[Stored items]
..............................

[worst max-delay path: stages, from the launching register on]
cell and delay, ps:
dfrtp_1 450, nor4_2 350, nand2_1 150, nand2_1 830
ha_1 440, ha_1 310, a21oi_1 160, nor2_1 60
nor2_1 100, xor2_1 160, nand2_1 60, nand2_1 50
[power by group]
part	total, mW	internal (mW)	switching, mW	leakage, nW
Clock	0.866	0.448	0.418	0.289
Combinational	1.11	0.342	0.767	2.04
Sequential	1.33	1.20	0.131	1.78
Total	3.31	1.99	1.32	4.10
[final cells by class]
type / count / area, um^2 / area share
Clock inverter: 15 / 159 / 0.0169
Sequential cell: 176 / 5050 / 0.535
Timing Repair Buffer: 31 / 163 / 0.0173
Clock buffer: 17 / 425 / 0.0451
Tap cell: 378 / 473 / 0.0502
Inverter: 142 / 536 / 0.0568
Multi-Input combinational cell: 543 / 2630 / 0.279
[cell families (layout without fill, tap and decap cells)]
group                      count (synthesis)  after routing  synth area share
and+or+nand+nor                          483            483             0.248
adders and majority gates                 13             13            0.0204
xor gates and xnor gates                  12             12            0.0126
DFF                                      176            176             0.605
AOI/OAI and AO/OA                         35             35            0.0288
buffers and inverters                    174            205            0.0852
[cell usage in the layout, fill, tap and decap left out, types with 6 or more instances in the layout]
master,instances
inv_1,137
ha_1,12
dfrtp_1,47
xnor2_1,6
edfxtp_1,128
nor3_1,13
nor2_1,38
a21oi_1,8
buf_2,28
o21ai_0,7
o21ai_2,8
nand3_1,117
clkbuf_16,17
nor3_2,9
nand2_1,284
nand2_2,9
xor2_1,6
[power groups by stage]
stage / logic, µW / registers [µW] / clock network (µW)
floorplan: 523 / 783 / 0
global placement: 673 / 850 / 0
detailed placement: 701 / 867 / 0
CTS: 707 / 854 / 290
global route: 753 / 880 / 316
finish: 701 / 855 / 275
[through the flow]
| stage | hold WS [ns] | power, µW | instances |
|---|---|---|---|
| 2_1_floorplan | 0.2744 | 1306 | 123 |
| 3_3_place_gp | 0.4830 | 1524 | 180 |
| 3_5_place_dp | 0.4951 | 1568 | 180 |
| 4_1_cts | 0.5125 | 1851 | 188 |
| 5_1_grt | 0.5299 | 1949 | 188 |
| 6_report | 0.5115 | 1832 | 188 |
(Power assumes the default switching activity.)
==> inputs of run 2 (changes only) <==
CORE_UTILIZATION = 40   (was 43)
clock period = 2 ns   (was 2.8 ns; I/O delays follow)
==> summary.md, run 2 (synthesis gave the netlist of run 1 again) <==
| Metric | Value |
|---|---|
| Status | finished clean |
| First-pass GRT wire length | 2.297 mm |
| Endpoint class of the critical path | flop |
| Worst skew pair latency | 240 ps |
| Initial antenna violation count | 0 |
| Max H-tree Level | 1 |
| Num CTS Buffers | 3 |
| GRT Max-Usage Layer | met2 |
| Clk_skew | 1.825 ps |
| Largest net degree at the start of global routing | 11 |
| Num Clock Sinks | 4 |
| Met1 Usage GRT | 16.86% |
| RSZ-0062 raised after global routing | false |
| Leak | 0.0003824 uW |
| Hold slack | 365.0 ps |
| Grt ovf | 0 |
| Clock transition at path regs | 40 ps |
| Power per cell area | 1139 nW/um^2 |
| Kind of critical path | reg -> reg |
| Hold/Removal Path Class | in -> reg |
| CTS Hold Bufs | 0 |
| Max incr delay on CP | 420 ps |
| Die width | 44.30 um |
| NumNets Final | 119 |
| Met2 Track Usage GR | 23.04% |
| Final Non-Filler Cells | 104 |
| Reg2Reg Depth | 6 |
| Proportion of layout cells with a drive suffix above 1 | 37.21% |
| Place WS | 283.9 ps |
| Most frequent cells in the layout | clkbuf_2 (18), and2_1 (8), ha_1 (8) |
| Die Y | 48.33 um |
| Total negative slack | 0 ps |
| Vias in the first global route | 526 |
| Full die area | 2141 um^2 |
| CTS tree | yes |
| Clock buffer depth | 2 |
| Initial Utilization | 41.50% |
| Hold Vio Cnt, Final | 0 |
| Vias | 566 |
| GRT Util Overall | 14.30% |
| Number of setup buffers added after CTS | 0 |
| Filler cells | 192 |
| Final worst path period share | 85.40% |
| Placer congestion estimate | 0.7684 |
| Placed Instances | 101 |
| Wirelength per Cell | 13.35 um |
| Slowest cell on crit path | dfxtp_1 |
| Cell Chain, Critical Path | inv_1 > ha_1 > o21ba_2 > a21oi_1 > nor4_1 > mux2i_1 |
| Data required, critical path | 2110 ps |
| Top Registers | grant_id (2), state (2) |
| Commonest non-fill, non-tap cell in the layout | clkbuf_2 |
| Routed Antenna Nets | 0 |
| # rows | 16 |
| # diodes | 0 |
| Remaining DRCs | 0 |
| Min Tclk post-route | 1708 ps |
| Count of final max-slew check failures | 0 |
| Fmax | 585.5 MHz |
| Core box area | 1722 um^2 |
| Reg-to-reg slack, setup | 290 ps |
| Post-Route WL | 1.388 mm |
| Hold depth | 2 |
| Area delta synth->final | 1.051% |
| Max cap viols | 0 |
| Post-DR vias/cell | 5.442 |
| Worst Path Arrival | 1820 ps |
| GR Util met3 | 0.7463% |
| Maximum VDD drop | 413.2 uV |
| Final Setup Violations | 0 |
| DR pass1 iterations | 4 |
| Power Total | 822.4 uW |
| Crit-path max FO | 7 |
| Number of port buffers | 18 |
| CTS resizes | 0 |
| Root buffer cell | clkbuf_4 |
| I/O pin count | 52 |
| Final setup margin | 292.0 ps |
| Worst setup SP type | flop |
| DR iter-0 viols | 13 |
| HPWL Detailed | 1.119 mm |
$ cat src/rtl/mem_arbiter.sv
// Round-robin arbiter sharing one single-port synchronous memory
// between instruction fetch and the load/store unit.
module mem_arbiter #(
  parameter int AW = 13,
  parameter int DW = 32
) (
  input  logic              clk,
  input  logic              rst_n,
  input  logic              f_req,
  input  logic [AW-1:0]     f_addr,
  output logic              f_ack,
  output logic [DW-1:0]     f_rdata,
  input  logic              d_req,
  input  logic              d_we,
  input  logic [AW-1:0]     d_addr,
  input  logic [DW-1:0]     d_wdata,
  input  logic [DW/8-1:0]   d_bmask,
  output logic              d_ack,
  output logic [DW-1:0]     d_rdata,
  output logic              mem_en,
  output logic              mem_we,
  output logic [AW-1:0]     mem_addr,
  output logic [DW-1:0]     mem_wdata,
  output logic [DW/8-1:0]   mem_bmask,
  input  logic [DW-1:0]     mem_rdata,
  output logic              busy
);

  localparam int BW = DW / 8;

  typedef enum logic [1:0] {
    IDLE,
    ACCESS,
    RESP
  } state_t;

  typedef struct packed {
    logic          en;
    logic          we;
    logic [AW-1:0] addr;
    logic [DW-1:0] wdata;
    logic [BW-1:0] bmask;
  } mem_cmd_t;

  state_t   state_q, state_d;
  logic     last_q, last_d;
  logic     sel_q, sel_d;
  mem_cmd_t cmd_q, cmd_d;
  logic     grant_d, grant_f;
  logic     resp;

  // Data wins a tie unless it was the previous grantee.
  always_comb begin
    grant_d = d_req & (~f_req | ~last_q);
    grant_f = f_req & ~grant_d;
  end

  always_comb begin
    state_d = state_q;
    last_d  = last_q;
    sel_d   = sel_q;
    cmd_d   = '0;
    unique case (state_q)
      IDLE: begin
        unique case (1'b1)
          grant_d: begin
            state_d     = ACCESS;
            last_d      = 1'b1;
            sel_d       = 1'b1;
            cmd_d.en    = 1'b1;
            cmd_d.we    = d_we;
            cmd_d.addr  = d_addr;
            cmd_d.wdata = d_we ? d_wdata : '0;
            cmd_d.bmask = d_we ? d_bmask : '0;
          end
          grant_f: begin
            state_d    = ACCESS;
            last_d     = 1'b0;
            sel_d      = 1'b0;
            cmd_d.en   = 1'b1;
            cmd_d.addr = f_addr;
          end
          default: ;
        endcase
      end
      ACCESS:  state_d = RESP;
      RESP:    state_d = IDLE;
      default: state_d = IDLE;
    endcase
  end

  always_ff @(posedge clk) begin
    if (!rst_n) begin
      state_q <= IDLE;
      last_q  <= 1'b0;
      sel_q   <= 1'b0;
      cmd_q   <= '0;
    end else begin
      state_q <= state_d;
      last_q  <= last_d;
      sel_q   <= sel_d;
      cmd_q   <= cmd_d;
    end
  end

  assign mem_en    = cmd_q.en;
  assign mem_we    = cmd_q.we;
  assign mem_addr  = cmd_q.addr;
  assign mem_wdata = cmd_q.wdata;
  assign mem_bmask = cmd_q.bmask;

  // Read data is passed straight through; the memory holds it in RESP.
  assign resp    = (state_q == RESP);
  assign f_ack   = resp & ~sel_q;
  assign d_ack   = resp & sel_q;
  assign f_rdata = f_ack ? mem_rdata : '0;
  assign d_rdata = d_ack ? mem_rdata : '0;
  assign busy    = (state_q != IDLE);

endmodule

$ cat config.mk
export PLATFORM = sky130hd
export DESIGN_NAME = mem_arbiter
export DESIGN_NICKNAME = d
export VERILOG_FILES = /design/src/rtl/mem_arbiter.sv
export SDC_FILE = /design/constraint.sdc
export NUM_CORES = 1
export LEC_CHECK = 0
export CORE_MARGIN = 2
export CORE_UTILIZATION = 25
export DETAILED_ROUTE_END_ITERATION = 10
export GPL_TIMING_DRIVEN = 0
export HOLD_SLACK_MARGIN = 0.02
export PLACE_DENSITY = 0.76
export SYNTH_ARGS = -nofsm -noshare
export SYNTH_HDL_FRONTEND = slang
export SYNTH_SLANG_ARGS = --single-unit
$ cat constraint.sdc
create_clock -name clk -period 1.2 [get_ports clk]
set_input_delay 0.24 -clock clk [delete_from_list [all_inputs] [get_ports clk]]
set_output_delay 0.24 -clock clk [all_outputs]
set_load 0.1 [all_outputs]
==> impl_metrics.sql <==
INSERT INTO impl_metrics (metric_group, metric, value, unit) VALUES
('status', 'status', 'finished, violations left', ''),
('status', 'failed_checks', 'setup timing', ''),
('timing', 'worstMarginPinSlew', '0.290', 'ns'),
('timing', 'slew_viol_final', '0', ''),
('finish', 'drive_gt1_share', '55.7', '%'),
('routing', 'drtAntennaViolNets', '0', ''),
('setup_path', 'crit_type', 'flop to output port', ''),
('clock_tree', 'tritoncts', 'yes', ''),
('finish', 'final-seq-area', '1090', 'µm²'),
('routing', 'routed_wirelength', '9.30', 'mm'),
('logic_synthesis', 'synth_area_in_compound_gates', '7.48', '%'),
('floorplanning', 'num_rows', '32', ''),
('finish', 'fillers', '518', ''),
('global_route', 'grt-ovfl-total', '0', ''),
('logic_synthesis', 'synth.yosys.seq_area_share', '53.9', '%'),
('finish', 'final_nets', '540', ''),
('setup_path', 'reg2reg_depth', '6', ''),
('setup_path', 'critPathCaptureType', 'output port', ''),
('min_path', 'hp-class', 'flop to flop', ''),
('global_route', 'grt_use_total', '20.0', '%'),
('setup_path', 'most_common_cell_on_crit_path', 'buf_12', ''),
('placed_design', 'hpwlAfterDp', '5.87', 'mm'),
('finish', 'final_common_cell', 'clkdlybuf4s50_1', ''),
('placed_design', 'io_buffers', '216', ''),
('logic_synthesis', 'synthesis.instances', '194', ''),
('logic_synthesis', 'yosysWarnings', '0', ''),
('global_route', 'largest_net_degree_at_the_start_of_global_routing', '18', ''),
('setup_path', 'worstSetupStartpointType', 'flop', ''),
('logic_synthesis', 'synth_ff_type', 'dfxtp_1', ''),
('clock_tree', 'htree_levels', '2', ''),
('logic_synthesis', 'postSynthNetCount', '293', ''),
('clock_tree', 'cts.hold.buffers_added', '0', ''),
('timing', 'layout_min_cycle_time', '1.80', 'ns'),
('pwr', 'p_int', '3.35', 'mW'),
('logic_synthesis', 'syn_area', '2010', 'µm²'),
('clock_tree', 'ctsLongestPathBuffers', '2', ''),
('setup_path', 'critical_path_arrival', '1.56', 'ns'),
('placed_design', 'place_congestion', '0.684', ''),
('clock_tree', 'later_pin_clock_latency_in_the_skew_report', '0.30', 'ns'),
('timing', 'max_slew_margin', '80.8', '%'),
('pwr', 'netSwitchingFraction', '34.1', '%'),
('floorplanning', 'dieArea', '8760', 'µm²'),
('global_route', 'grt_first_pass_wirelength', '13.5', 'mm'),
('logic_synthesis', 'post_synth_xor_area_fraction', '0', '%'),
('clock_tree', 'cts-buffers-inserted', '5', ''),
('clock_tree', 'cts.sinks', '54', ''),
('routing', 'drt_iter0_drc', '48', ''),
('setup_path', 'critical_path.max_stage_delay', '0.37', 'ns'),
('timing', 'setup_repair_after_global_routing_missed_its_margin', 'true', ''),
('floorplanning', 'io_pins', '217', ''),
('finish', 'areaGrowthSynthToFinish', '180', '%'),
('timing', 'final.period_utilization', '150', '%'),
('logic_synthesis', 'muxShareOfSynthArea', '0', '%'),
('timing', 'hold_violations', '0', ''),
('timing', 'layout_setup_ws', '-0.602', 'ns'),
('finish', 'n_antenna_cell', '0', ''),
('logic_synthesis', 'main_combinational_cell_family_by_area_after_synthesis', 'simple AND/OR/NAND/NOR gates', ''),
('floorplanning', 'core_region_area', '7770', 'µm²'),
('pwr', 'power.ir.vdd_worst', '0.636', 'mV'),
('setup_path', 'timing.critical_path.cells', 'and3b_2 -> buf_12 -> clkbuf_8 -> and2_4 -> buf_12', ''),
('floorplanning', 'die_y', '93.6', 'µm'),
('timing', 'clock.fmax', '555', 'MHz'),
('logic_synthesis', 'synth_seq_cells', '54', ''),
('logic_synthesis', 'netlist-cell-type-count', '18', ''),
('logic_synthesis', 'async_reset_ff_share', '0', '%'),
('pwr', 'power_frac_clock', '25.1', '%'),
('pwr', 'power.share.combinational', '37.5', '%'),
('clock_tree', 'clock_pin_slew_worst_setup_and_hold_paths', '0.10', 'ns'),
('timing', 'fin_worst_hold_slack', '0.438', 'ns'),
('min_path', 'hold_depth', '1', ''),
('timing', 'finalSetupViolations', '117', '');
-- registers in the layout, summed over array words and instances, names as in the netlist --
signal	cells
mem_wdata	32
mem_addr	13
sel_q	1
mem_we	1
state_q	2
mem_bmask	4
mem_en	1
-- stage by stage --
step | worst slack (ns) | cells | utilization, % | instance area, µm²
floorplan | -0.259 | 194 | - | 2240
global placement | -1.28 | 512 | 58.4 | 4530
detailed placement | -1.27 | 512 | 58.4 | 4530
CTS | -0.574 | 540 | 70.9 | 5510
global route | -0.647 | 544 | 72.4 | 5620
finish | -0.602 | 544 | 72.4 | 5620
-- Yosys cell counts, types with 2 or more instances --
cell type  number  area [µm²]
nor2_1          2        7.51
and2_1        100         626
o21a_1          2        15.0
dfxtp_1        54        1080
a22o_1         13         114
buf_6           3        33.8
clkbuf_1        6        22.5
nand2_1         2        7.51
nor3b_2         2        25.0
buf_4           2        15.0
-- final cells by class --
cell class                 count  share of cell area [%]
inverter                       1                  0.0668
tap                          102                    2.27
buffer                        12                    3.61
clock buffer                   6                    1.47
clock inverter                 2                   0.690
sequential                    54                    19.4
multi-input combinational    127                    18.9
timing repair buffer         240                    53.6
-- path summary, 6_finish.rpt --
kind	start	slack [ns]	endpoint
worst max register to register	state_q[1]	-0.24	mem_bmask[2]
worst min register to register	state_q[1]	0.44	state_q[1]
worst min-delay path	state_q[1]	0.44	state_q[1]
worst max-delay path	state_q[0]	-0.60	d_rdata[26]
-- logic make-up (layout without fill, tap and decap cells) --
kind of cell,after synthesis,count (layout)
flip-flops,54,54
AO/OA/AOI/OAI,17,17
buffers and inverters,13,261
AND/OR/NAND/NOR,110,110
-- what timing repair did --
action	CTS	global route
resized for setup	944	20
setup endpoints to repair	168	128
pin swaps	7	14
cloned	7	3
buffers inserted	13	2
-- layer usage --
layer	routed length [µm]	vias up	share of wire, %	global-route usage [%]
met2	5260	126	57	40.0
met3	995	14	11	8.54
met5	0	-	0	0
met1	2850	1074	31	18.4
li1	-	1111	-	-
met4	198	0	2.1	4.59
-- power groups by stage --
stage | clock network [mW] | registers [mW] | logic [mW]
finish | 1.28 | 1.90 | 1.91
floorplan | 0 | 2.41 | 0.565
detailed placement | 0 | 1.94 | 1.62
global placement | 0 | 1.93 | 1.61
global route | 1.40 | 1.91 | 1.97
CTS | 1.33 | 1.90 | 1.85
-- worst max-delay path: cells and delay by family (launching register included) --
family,cells,cell delay [ns]
buffers and inverters,3,0.46
flip-flops,1,0.37
AND/OR/NAND/NOR,2,0.42
No activity file was read; power rests on OpenSTA's default activity.
### src/rtl/predictor_pkg.sv
`default_nettype none
// ============================================================================
// Module : predictor_pkg
// Brief  : Constants shared by the 2-bit predictor and its outcome tracker.
// Rev    : 1.0
// ============================================================================
package predictor_pkg;
    localparam int COUNTER_BITS = 2;
    localparam int TRACK_DEPTH  = 4;
    localparam int STAT_WIDTH   = 16;
endpackage
`default_nettype wire

### src/rtl/branch_fifo.sv
`default_nettype none
// ============================================================================
// Module : branch_fifo
// Brief  : 1-bit circular buffer of in-flight predictions with sync flush.
// Rev    : 1.0
// ============================================================================
module branch_fifo
    import predictor_pkg::*;
#(
    parameter int DEPTH = TRACK_DEPTH
) (
    input  logic                         clk,
    input  logic                         reset,
    input  logic                         flush_i,
    input  logic                         push_i,
    input  logic                         push_data_i,
    input  logic                         pop_i,
    output logic [$clog2(DEPTH+1)-1:0]   count_o,
    output logic                         head_data_o
);
    localparam int PW = $clog2(DEPTH);
    localparam int CW = $clog2(DEPTH+1);

    logic          mem_q [DEPTH];
    logic [PW-1:0] head_q;
    logic [PW-1:0] tail_q;
    logic [CW-1:0] count_q;
    logic          w_pop;
    logic          w_push;

    // Pops on an empty buffer are ignored; the push in that cycle still lands.
    assign w_pop  = pop_i && (count_q != '0);
    assign w_push = push_i && ((count_q != CW'(DEPTH)) || w_pop);

    always_ff @(posedge clk) begin
        if (reset || flush_i) begin
            head_q  <= '0;
            tail_q  <= '0;
            count_q <= '0;
        end else begin
            if (w_push) tail_q <= tail_q + PW'(1);
            if (w_pop)  head_q <= head_q + PW'(1);
            case ({w_push, w_pop})
                2'b10:   count_q <= count_q + CW'(1);
                2'b01:   count_q <= count_q - CW'(1);
                default: count_q <= count_q;
            endcase
        end
    end

    always_ff @(posedge clk) begin
        if (!reset && !flush_i && w_push) mem_q[tail_q] <= push_data_i;
    end

    assign count_o     = count_q;
    assign head_data_o = mem_q[head_q];
endmodule
`default_nettype wire

### src/rtl/branch_outcome_tracker.sv
`default_nettype none
// ============================================================================
// Module : branch_outcome_tracker
// Brief  : Queues predictions, checks them at resolve, drives update strobes.
// Rev    : 1.0
// ============================================================================
module branch_outcome_tracker
    import predictor_pkg::*;
#(
    parameter int DEPTH     = TRACK_DEPTH,
    parameter int CNT_WIDTH = STAT_WIDTH
) (
    input  logic                         clk,
    input  logic                         reset,
    input  logic                         request,
    input  logic                         prediction,
    input  logic                         resolve_valid,
    input  logic                         resolve_taken,
    output logic                         result,
    output logic                         taken,
    output logic                         mispredict,
    output logic                         stall,
    output logic [$clog2(DEPTH+1)-1:0]   outstanding,
    output logic [CNT_WIDTH-1:0]         branch_count,
    output logic [CNT_WIDTH-1:0]         mispredict_count,
    output logic                         underflow
);
    localparam int CW = $clog2(DEPTH+1);

    logic                 req_q, req_d;
    logic                 result_q, result_d;
    logic                 taken_q, taken_d;
    logic                 mispredict_q, mispredict_d;
    logic                 underflow_q, underflow_d;
    logic [CNT_WIDTH-1:0] br_cnt_q, br_cnt_d;
    logic [CNT_WIDTH-1:0] mis_cnt_q, mis_cnt_d;

    logic [CW-1:0]        w_count;
    logic                 w_head;
    logic                 w_nonempty;
    logic                 w_pop_ok;
    logic                 w_mis;
    logic [CW:0]          w_occ_sum;

    branch_fifo #(.DEPTH(DEPTH)) u_fifo (
        .clk         (clk),
        .reset       (reset),
        .flush_i     (w_mis),
        .push_i      (req_q),
        .push_data_i (prediction),
        .pop_i       (resolve_valid),
        .count_o     (w_count),
        .head_data_o (w_head)
    );

    assign w_nonempty = (w_count != '0);
    assign w_pop_ok   = resolve_valid && w_nonempty;
    assign w_mis      = w_pop_ok && (w_head != resolve_taken);

    // A captured request still to land counts against capacity.
    assign w_occ_sum  = {1'b0, w_count} + {{CW{1'b0}}, req_q};
    assign stall      = (w_occ_sum >= (CW+1)'(DEPTH));

    always_comb begin
        req_d        = w_mis ? 1'b0 : (request && !stall);
        result_d     = w_pop_ok;
        taken_d      = w_pop_ok && resolve_taken;
        mispredict_d = w_mis;
        underflow_d  = underflow_q || (resolve_valid && !w_nonempty);
        br_cnt_d     = br_cnt_q;
        mis_cnt_d    = mis_cnt_q;
        if (w_pop_ok && (br_cnt_q != '1)) br_cnt_d  = br_cnt_q + CNT_WIDTH'(1);
        if (w_mis && (mis_cnt_q != '1))   mis_cnt_d = mis_cnt_q + CNT_WIDTH'(1);
    end

    always_ff @(posedge clk) begin
        if (reset) begin
            req_q        <= 1'b0;
            result_q     <= 1'b0;
            taken_q      <= 1'b0;
            mispredict_q <= 1'b0;
            underflow_q  <= 1'b0;
            br_cnt_q     <= '0;
            mis_cnt_q    <= '0;
        end else begin
            req_q        <= req_d;
            result_q     <= result_d;
            taken_q      <= taken_d;
            mispredict_q <= mispredict_d;
            underflow_q  <= underflow_d;
            br_cnt_q     <= br_cnt_d;
            mis_cnt_q    <= mis_cnt_d;
        end
    end

    assign result           = result_q;
    assign taken            = taken_q;
    assign mispredict       = mispredict_q;
    assign underflow        = underflow_q;
    assign outstanding      = w_count;
    assign branch_count     = br_cnt_q;
    assign mispredict_count = mis_cnt_q;
endmodule
`default_nettype wire
### src/rtl/two_port_bus_arbiter.sv
// Round-robin arbiter that gives one of two requesters the shared bus.
// Each ownership is capped at MAX_HOLD cycles, and a waiting requester gets the bus without an idle gap.
module two_port_bus_arbiter #(
  parameter int BUS_WIDTH = 8,
  parameter int MAX_HOLD  = 16
) (
  input  logic                 clk,
  input  logic                 reset,
  input  logic                 req0,
  input  logic                 req1,
  input  logic [BUS_WIDTH-1:0] data0,
  input  logic [BUS_WIDTH-1:0] data1,
  input  logic                 done,
  output logic                 gnt0,
  output logic                 gnt1,
  output logic                 sel,
  output logic [BUS_WIDTH-1:0] bus_out,
  output logic                 bus_valid
);

  localparam int CW = $clog2(MAX_HOLD);

  typedef enum logic [1:0] {
    IDLE = 2'd0,
    OWN0 = 2'd1,
    OWN1 = 2'd2
  } state_t;

  state_t        state_q, state_d;
  logic          last_q, last_d;
  logic          sel_q, sel_d;
  logic [CW-1:0] hold_cnt_q, hold_cnt_d;
  logic          hold_limit;

  assign hold_limit = (hold_cnt_q == CW'(MAX_HOLD - 1));

  always_ff @(posedge clk) begin
    if (reset) begin
      state_q    <= IDLE;
      last_q     <= 1'b1;
      sel_q      <= 1'b0;
      hold_cnt_q <= '0;
    end else begin
      state_q    <= state_d;
      last_q     <= last_d;
      sel_q      <= sel_d;
      hold_cnt_q <= hold_cnt_d;
    end
  end

  always_comb begin
    state_d    = state_q;
    last_d     = last_q;
    sel_d      = sel_q;
    hold_cnt_d = hold_cnt_q;
    case (state_q)
      IDLE: begin
        // On a tie, last_q == 1 favours port 0 and last_q == 0 favours port 1.
        if (req0 && (!req1 || last_q)) begin
          state_d    = OWN0;
          last_d     = 1'b0;
          sel_d      = 1'b0;
          hold_cnt_d = '0;
        end else if (req1) begin
          state_d    = OWN1;
          last_d     = 1'b1;
          sel_d      = 1'b1;
          hold_cnt_d = '0;
        end
      end
      OWN0: begin
        if (done || !req0 || hold_limit) begin
          if (req1) begin
            state_d    = OWN1;
            last_d     = 1'b1;
            sel_d      = 1'b1;
            hold_cnt_d = '0;
          end else begin
            state_d = IDLE;
          end
        end else begin
          hold_cnt_d = hold_cnt_q + 1'b1;
        end
      end
      OWN1: begin
        if (done || !req1 || hold_limit) begin
          if (req0) begin
            state_d    = OWN0;
            last_d     = 1'b0;
            sel_d      = 1'b0;
            hold_cnt_d = '0;
          end else begin
            state_d = IDLE;
          end
        end else begin
          hold_cnt_d = hold_cnt_q + 1'b1;
        end
      end
      default: state_d = IDLE;
    endcase
  end

  always_comb begin
    gnt0      = (state_q == OWN0);
    gnt1      = (state_q == OWN1);
    bus_valid = (state_q == OWN0) || (state_q == OWN1);
    sel       = sel_q;
    bus_out   = sel_q ? data1 : data0;
  end

endmodule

..............................

[PROBLEM REQUIREMENTS] From the entries above, extract only the lines running from the one containing "WL | 1.388 mm |" through the one containing "viols | 13 |", inclusive.

[TASK SOLUTION]
| Post-Route WL | 1.388 mm |
| Hold depth | 2 |
| Area delta synth->final | 1.051% |
| Max cap viols | 0 |
| Post-DR vias/cell | 5.442 |
| Worst Path Arrival | 1820 ps |
| GR Util met3 | 0.7463% |
| Maximum VDD drop | 413.2 uV |
| Final Setup Violations | 0 |
| DR pass1 iterations | 4 |
| Power Total | 822.4 uW |
| Crit-path max FO | 7 |
| Number of port buffers | 18 |
| CTS resizes | 0 |
| Root buffer cell | clkbuf_4 |
| I/O pin count | 52 |
| Final setup margin | 292.0 ps |
| Worst setup SP type | flop |
| DR iter-0 viols | 13 |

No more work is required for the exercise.